El Estado panameño vs Inteligencia Artificial. Parte II
El Estado panameño vs Inteligencia Artificial. Parte II
Sería un error interpretar este fenómeno de redactar recursos legales con inteligencia artificial simplemente como una amenaza.
Durante generaciones, la complejidad administrativa ha funcionado como una barrera invisible entre los derechos escritos y los derechos realmente ejercidos. La inteligencia artificial puede reducir esa desigualdad. Una persona sin recursos para contratar abogados podría comprender una resolución administrativa, conocer sus opciones y formular una defensa razonable.
Eso es una extraordinaria democratización del conocimiento.
Pero existe una segunda cara.
Cuando cada ciudadano puede producir documentos jurídicos prácticamente sin costo, aparece una tragedia de los comunes. Individualmente, cada reclamación puede ser legítima. Colectivamente, miles de reclamaciones simultáneas pueden paralizar instituciones que todavía procesan expedientes con procedimientos del siglo pasado.
La respuesta equivocada sería dificultar artificialmente el acceso ciudadano para proteger a la burocracia. Cobrar por reclamar o establecer obstáculos excesivos podría terminar castigando precisamente a quienes la tecnología acaba de empoderar.
La respuesta inteligente es otra: si los ciudadanos van a utilizar inteligencia artificial, el Estado también tendrá que hacerlo.
Una administración moderna debería poder analizar automáticamente solicitudes, identificar precedentes, detectar documentos repetitivos y resolver asuntos sencillos en horas. La IA incluso podría anticipar conflictos administrativos antes de que terminen ante un tribunal.
El verdadero peligro no es que los ciudadanos tengan demasiada tecnología. Es que el ciudadano del siglo XXI termine enfrentándose al Estado del siglo XX.
En Panamá ese choque podría ser particularmente explosivo.
Pensemos en jubilados reclamando cálculos incorrectos de prestaciones. Miles podrían utilizar IA para revisar resoluciones y generar recursos administrativos personalizados. Pensemos en contribuyentes cuestionando actuaciones fiscales de la DGI, proveedores reclamando pagos atrasados.
La transformación podría llegar incluso a la Corte Suprema. Herramientas capaces de analizar legislación y jurisprudencia permitirán detectar potenciales argumentos constitucionales que antes solamente encontraban abogados especializados.
No harían falta organizaciones coordinando estas acciones. Bastaría con que apareciera una herramienta sencilla capaz de convertir un documento fotografiado con un teléfono en una reclamación jurídicamente estructurada.
Entonces comprenderíamos la verdadera dimensión del cambio.
Durante décadas el Estado tuvo una ventaja decisiva frente al ciudadano: conocía mejor sus propias reglas.

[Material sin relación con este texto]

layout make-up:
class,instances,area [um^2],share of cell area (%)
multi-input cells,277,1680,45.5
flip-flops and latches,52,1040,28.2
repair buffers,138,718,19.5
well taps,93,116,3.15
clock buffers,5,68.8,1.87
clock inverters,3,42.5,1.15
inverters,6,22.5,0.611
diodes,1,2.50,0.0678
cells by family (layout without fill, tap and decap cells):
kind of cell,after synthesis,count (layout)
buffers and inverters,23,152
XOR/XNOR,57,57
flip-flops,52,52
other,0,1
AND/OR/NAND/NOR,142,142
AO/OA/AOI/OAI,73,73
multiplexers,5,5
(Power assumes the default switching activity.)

La inteligencia artificial está eliminando esa ventaja.
Panamá todavía está a tiempo de prepararse. Digitalizar expedientes ya no será suficiente. Habrá que simplificar procedimientos, eliminar contradicciones normativas y construir instituciones capaces de responder a ciudadanos tecnológicamente empoderados.
Porque la próxima gran congestión administrativa quizá no llegue con manifestantes cerrando una avenida.
Podría llegar silenciosamente.
Miles de ciudadanos sentados frente a sus teléfonos, presionando al mismo tiempo la tecla Enviar.